Saved data entries
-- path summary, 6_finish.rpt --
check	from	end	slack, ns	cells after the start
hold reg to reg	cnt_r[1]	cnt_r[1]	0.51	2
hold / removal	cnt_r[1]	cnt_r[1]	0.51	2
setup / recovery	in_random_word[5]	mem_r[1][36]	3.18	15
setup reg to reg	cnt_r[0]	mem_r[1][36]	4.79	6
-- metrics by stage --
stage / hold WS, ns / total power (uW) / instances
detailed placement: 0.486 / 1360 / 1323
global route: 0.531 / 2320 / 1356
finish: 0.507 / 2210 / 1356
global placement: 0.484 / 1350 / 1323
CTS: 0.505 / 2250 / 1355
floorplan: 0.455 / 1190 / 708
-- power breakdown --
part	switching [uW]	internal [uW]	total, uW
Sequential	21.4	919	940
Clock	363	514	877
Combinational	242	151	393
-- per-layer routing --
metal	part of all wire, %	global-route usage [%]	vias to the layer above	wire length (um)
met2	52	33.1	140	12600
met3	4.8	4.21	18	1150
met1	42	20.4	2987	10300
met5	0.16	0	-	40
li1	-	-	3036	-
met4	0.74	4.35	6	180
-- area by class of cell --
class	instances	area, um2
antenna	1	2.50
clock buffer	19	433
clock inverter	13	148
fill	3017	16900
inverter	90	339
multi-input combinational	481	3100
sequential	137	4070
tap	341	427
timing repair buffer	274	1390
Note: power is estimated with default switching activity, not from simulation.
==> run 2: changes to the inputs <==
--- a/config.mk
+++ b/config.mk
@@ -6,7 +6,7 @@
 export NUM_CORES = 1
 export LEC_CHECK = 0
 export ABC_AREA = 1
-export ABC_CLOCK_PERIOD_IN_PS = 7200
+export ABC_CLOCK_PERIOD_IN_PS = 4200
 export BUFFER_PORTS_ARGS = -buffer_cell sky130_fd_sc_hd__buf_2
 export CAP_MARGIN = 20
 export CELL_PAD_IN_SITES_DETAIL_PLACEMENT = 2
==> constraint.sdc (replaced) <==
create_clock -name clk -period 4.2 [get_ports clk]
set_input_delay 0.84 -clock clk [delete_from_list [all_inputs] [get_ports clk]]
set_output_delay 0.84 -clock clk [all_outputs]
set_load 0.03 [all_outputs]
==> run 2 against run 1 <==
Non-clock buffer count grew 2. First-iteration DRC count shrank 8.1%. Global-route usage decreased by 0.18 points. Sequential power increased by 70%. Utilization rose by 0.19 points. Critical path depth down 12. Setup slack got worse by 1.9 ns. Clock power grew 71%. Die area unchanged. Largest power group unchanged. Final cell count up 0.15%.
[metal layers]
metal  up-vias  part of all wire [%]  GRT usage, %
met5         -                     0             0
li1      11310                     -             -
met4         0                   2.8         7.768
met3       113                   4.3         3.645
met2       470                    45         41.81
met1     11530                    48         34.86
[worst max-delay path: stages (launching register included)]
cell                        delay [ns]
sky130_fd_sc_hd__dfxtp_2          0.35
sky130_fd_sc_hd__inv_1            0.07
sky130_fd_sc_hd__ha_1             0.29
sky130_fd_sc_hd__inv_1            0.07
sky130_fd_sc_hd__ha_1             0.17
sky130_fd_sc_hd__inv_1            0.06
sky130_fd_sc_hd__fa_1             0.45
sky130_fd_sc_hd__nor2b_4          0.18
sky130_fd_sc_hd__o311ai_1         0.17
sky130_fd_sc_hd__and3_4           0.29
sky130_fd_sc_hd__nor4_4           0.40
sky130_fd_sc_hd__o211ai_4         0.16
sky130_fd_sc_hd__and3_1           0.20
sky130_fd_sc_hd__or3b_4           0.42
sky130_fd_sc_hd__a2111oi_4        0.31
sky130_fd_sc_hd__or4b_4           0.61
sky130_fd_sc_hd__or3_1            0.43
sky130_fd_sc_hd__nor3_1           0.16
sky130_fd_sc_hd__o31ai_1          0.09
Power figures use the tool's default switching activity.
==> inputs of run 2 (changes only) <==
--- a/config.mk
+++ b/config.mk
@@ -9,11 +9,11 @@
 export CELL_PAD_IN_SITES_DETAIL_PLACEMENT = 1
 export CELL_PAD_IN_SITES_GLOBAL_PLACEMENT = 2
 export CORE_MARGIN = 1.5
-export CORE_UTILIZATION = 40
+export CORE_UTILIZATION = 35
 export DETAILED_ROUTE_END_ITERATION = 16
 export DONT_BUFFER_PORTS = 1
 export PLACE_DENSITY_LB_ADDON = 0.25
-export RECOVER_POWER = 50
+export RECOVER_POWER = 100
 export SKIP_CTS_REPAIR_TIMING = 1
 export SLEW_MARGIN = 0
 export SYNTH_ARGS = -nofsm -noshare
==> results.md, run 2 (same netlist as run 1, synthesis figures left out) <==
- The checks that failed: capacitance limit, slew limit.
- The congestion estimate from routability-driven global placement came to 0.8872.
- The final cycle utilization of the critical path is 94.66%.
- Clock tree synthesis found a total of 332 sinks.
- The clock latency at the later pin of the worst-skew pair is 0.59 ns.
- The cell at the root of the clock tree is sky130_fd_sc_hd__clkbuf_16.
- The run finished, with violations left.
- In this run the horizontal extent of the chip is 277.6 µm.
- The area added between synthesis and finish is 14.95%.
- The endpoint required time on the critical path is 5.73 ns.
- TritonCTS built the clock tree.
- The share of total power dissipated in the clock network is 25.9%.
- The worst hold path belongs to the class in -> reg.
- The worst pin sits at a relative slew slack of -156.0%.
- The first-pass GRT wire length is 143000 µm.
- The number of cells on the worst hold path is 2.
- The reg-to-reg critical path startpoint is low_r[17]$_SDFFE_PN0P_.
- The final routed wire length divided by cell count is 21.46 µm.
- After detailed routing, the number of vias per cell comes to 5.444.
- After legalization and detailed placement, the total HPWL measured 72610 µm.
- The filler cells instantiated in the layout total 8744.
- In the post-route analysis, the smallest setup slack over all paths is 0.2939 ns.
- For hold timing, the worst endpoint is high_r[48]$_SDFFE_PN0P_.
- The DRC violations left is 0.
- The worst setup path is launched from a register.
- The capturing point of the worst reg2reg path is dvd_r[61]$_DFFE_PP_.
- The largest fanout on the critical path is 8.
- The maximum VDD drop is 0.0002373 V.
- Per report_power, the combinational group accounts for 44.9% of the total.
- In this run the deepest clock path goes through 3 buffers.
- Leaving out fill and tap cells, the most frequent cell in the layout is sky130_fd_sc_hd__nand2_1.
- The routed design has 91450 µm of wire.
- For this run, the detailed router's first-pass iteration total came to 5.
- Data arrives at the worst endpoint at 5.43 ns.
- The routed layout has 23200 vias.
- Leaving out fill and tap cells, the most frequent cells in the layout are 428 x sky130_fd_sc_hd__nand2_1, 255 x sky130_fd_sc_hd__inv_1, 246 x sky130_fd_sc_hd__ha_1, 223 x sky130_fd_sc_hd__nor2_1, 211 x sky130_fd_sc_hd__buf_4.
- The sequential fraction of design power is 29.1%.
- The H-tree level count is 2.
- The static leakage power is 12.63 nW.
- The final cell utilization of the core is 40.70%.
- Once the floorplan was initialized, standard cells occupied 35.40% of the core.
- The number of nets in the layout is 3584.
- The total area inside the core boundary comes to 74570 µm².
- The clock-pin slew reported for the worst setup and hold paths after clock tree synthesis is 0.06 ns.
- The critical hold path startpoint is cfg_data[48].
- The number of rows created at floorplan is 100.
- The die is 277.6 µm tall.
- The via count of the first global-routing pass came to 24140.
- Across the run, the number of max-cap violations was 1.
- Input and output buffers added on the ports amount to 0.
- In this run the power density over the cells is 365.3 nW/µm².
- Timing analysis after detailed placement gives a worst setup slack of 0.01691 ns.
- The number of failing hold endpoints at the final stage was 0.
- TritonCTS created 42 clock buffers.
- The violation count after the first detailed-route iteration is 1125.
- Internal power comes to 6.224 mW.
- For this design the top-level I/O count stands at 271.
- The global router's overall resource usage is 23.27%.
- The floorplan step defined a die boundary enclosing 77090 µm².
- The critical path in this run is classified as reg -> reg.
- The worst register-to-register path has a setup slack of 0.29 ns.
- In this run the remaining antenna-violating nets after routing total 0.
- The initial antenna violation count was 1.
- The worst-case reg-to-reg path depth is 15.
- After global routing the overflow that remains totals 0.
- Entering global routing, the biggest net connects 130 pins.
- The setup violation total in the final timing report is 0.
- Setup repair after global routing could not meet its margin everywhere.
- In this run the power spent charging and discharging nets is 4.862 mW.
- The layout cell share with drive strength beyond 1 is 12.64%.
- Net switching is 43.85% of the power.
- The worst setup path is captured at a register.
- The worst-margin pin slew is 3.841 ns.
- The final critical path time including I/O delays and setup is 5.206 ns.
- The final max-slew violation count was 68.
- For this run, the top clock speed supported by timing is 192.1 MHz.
`src/design/ppi_pkg.sv`:
```
// ----------------------------------------------------------------------------
// Planar pose integrator package
// Shared widths, constants and the arctangent table of the CORDIC unit.
// ----------------------------------------------------------------------------
package ppi_pkg;

    localparam int PosW  = 32;
    localparam int VelW  = 24;
    localparam int HdgW  = 16;
    localparam int QW    = 16;
    localparam int TimeW = 16;
    localparam int CfgIdxW = 2;

    localparam logic [CfgIdxW-1:0] REG_START_X   = 2'd0;
    localparam logic [CfgIdxW-1:0] REG_START_Y   = 2'd1;
    localparam logic [CfgIdxW-1:0] REG_START_HDG = 2'd2;
    localparam logic [CfgIdxW-1:0] REG_DT_LIMIT  = 2'd3;

    localparam logic OP_INTEGRATE = 1'b0;
    localparam logic OP_RESTART   = 1'b1;

    // CORDIC angle and datapath width (Q16 radians, headroom for +-2pi)
    localparam int CordW   = 20;
    localparam int CordIter = 16;
    localparam int IterW   = 4;

    localparam logic signed [HdgW-1:0]  PI_Q13      = 16'sd25736;
    localparam logic signed [HdgW:0]    TWO_PI_Q13  = 17'sd51472;
    localparam logic signed [CordW-1:0] PI_Q16      = 20'sd205888;
    localparam logic signed [CordW-1:0] HALF_PI_Q16 = 20'sd102944;
    localparam logic signed [CordW-1:0] CORDIC_GAIN = 20'sd39797;
    localparam logic signed [QW-1:0]    ONE_Q14     = 16'sd16384;

    localparam logic signed [PosW-1:0] RST_START_X   = 32'sd0;
    localparam logic signed [PosW-1:0] RST_START_Y   = 32'sd0;
    localparam logic signed [HdgW-1:0] RST_START_HDG = -16'sd6434;
    localparam logic [TimeW-1:0]       RST_DT_LIMIT  = 16'd6554;

    function automatic logic signed [CordW-1:0] atan_q16(input logic [IterW-1:0] i);
        case (i)
            4'd0:  atan_q16 = 20'sd51472;
            4'd1:  atan_q16 = 20'sd30386;
            4'd2:  atan_q16 = 20'sd16055;
            4'd3:  atan_q16 = 20'sd8150;
            4'd4:  atan_q16 = 20'sd4091;
            4'd5:  atan_q16 = 20'sd2047;
            4'd6:  atan_q16 = 20'sd1024;
            4'd7:  atan_q16 = 20'sd512;
            4'd8:  atan_q16 = 20'sd256;
            4'd9:  atan_q16 = 20'sd128;
            4'd10: atan_q16 = 20'sd64;
            4'd11: atan_q16 = 20'sd32;
            4'd12: atan_q16 = 20'sd16;
            4'd13: atan_q16 = 20'sd8;
            4'd14: atan_q16 = 20'sd4;
            default: atan_q16 = 20'sd2;
        endcase
    endfunction

    typedef struct packed {
        logic                   opcode;
        logic signed [VelW-1:0] lin_vel_x;
        logic signed [VelW-1:0] lin_vel_y;
        logic signed [HdgW-1:0] yaw_rate;
        logic [TimeW-1:0]       elapsed;
    } t_in_item;

    typedef struct packed {
        logic signed [PosW-1:0] pos_x;
        logic signed [PosW-1:0] pos_y;
        logic signed [HdgW-1:0] heading;
        logic signed [QW-1:0]   quat_z;
        logic signed [QW-1:0]   quat_w;
        logic                   skipped;
    } t_out_item;

    typedef struct packed {
        logic [CfgIdxW-1:0] index;
        logic [PosW-1:0]    data;
    } t_cfg_item;

endpackage

```
`src/design/ppi_cordic.sv`:
```
// ----------------------------------------------------------------------------
// Planar pose integrator CORDIC
// Iterative rotation CORDIC: one micro-rotation a cycle, Q1.14 sine/cosine.
// ----------------------------------------------------------------------------
module ppi_cordic (
    input  logic                                i_clk,
    input  logic                                i_rst_n,
    input  logic                                i_start,
    input  logic signed [ppi_pkg::CordW-1:0]    i_angle,
    output logic                                o_done,
    output logic signed [ppi_pkg::QW-1:0]       o_sin,
    output logic signed [ppi_pkg::QW-1:0]       o_cos
);
    import ppi_pkg::*;

    logic                    r_busy;
    logic [IterW-1:0]        r_iter;
    logic signed [CordW-1:0] r_x, r_y, r_z;
    logic                    r_neg;
    logic                    r_done;

    logic signed [CordW-1:0] n_z0;
    logic                    n_neg0;
    logic signed [CordW-1:0] w_xs, w_ys;
    logic signed [CordW-1:0] w_xr, w_yr;
    logic signed [QW-1:0]    w_c, w_s;

    // Fold the angle into +-pi/2
    always_comb begin
        n_z0 = i_angle;
        n_neg0 = 1'b0;
        if (i_angle > HALF_PI_Q16) begin
            n_z0 = i_angle - PI_Q16;
            n_neg0 = 1'b1;
        end else if (i_angle < -HALF_PI_Q16) begin
            n_z0 = i_angle + PI_Q16;
            n_neg0 = 1'b1;
        end
    end

    assign w_xs = r_x >>> r_iter;
    assign w_ys = r_y >>> r_iter;

    // Advance one micro-rotation
    always_ff @(posedge i_clk) begin
        if (!i_rst_n) begin
            r_busy <= 1'b0;
            r_done <= 1'b0;
            r_iter <= '0;
        end else begin
            r_done <= 1'b0;
            if (i_start) begin
                r_busy <= 1'b1;
                r_iter <= '0;
                r_x <= CORDIC_GAIN;
                r_y <= '0;
                r_z <= n_z0;
                r_neg <= n_neg0;
            end else if (r_busy) begin
                if (!r_z[CordW-1]) begin
                    r_x <= r_x - w_ys;
                    r_y <= r_y + w_xs;
                    r_z <= r_z - atan_q16(r_iter);
                end else begin
                    r_x <= r_x + w_ys;
                    r_y <= r_y - w_xs;
                    r_z <= r_z + atan_q16(r_iter);
                end
                r_iter <= r_iter + 1'b1;
                if (r_iter == IterW'(CordIter - 1)) begin
                    r_busy <= 1'b0;
                    r_done <= 1'b1;
                end
            end
        end
    end

    // Round to Q1.14, clamp, apply the half-turn sign
    assign w_xr = (r_x + CordW'(2)) >>> 2;
    assign w_yr = (r_y + CordW'(2)) >>> 2;
    always_comb begin
        if (w_xr > CordW'(ONE_Q14))       w_c = ONE_Q14;
        else if (w_xr < -CordW'(ONE_Q14)) w_c = -ONE_Q14;
        else                              w_c = w_xr[QW-1:0];
        if (w_yr > CordW'(ONE_Q14))       w_s = ONE_Q14;
        else if (w_yr < -CordW'(ONE_Q14)) w_s = -ONE_Q14;
        else                              w_s = w_yr[QW-1:0];
    end
    assign o_cos  = r_neg ? -w_c : w_c;
    assign o_sin  = r_neg ? -w_s : w_s;
    assign o_done = r_done;

endmodule
```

Task statement: Can you write out the lines above, from the first one through the one containing "global route: 0.531 / 2320 / 1356", exactly as they appear and nothing more?

Exercise answer:
-- path summary, 6_finish.rpt --
check	from	end	slack, ns	cells after the start
hold reg to reg	cnt_r[1]	cnt_r[1]	0.51	2
hold / removal	cnt_r[1]	cnt_r[1]	0.51	2
setup / recovery	in_random_word[5]	mem_r[1][36]	3.18	15
setup reg to reg	cnt_r[0]	mem_r[1][36]	4.79	6
-- metrics by stage --
stage / hold WS, ns / total power (uW) / instances
detailed placement: 0.486 / 1360 / 1323
global route: 0.531 / 2320 / 1356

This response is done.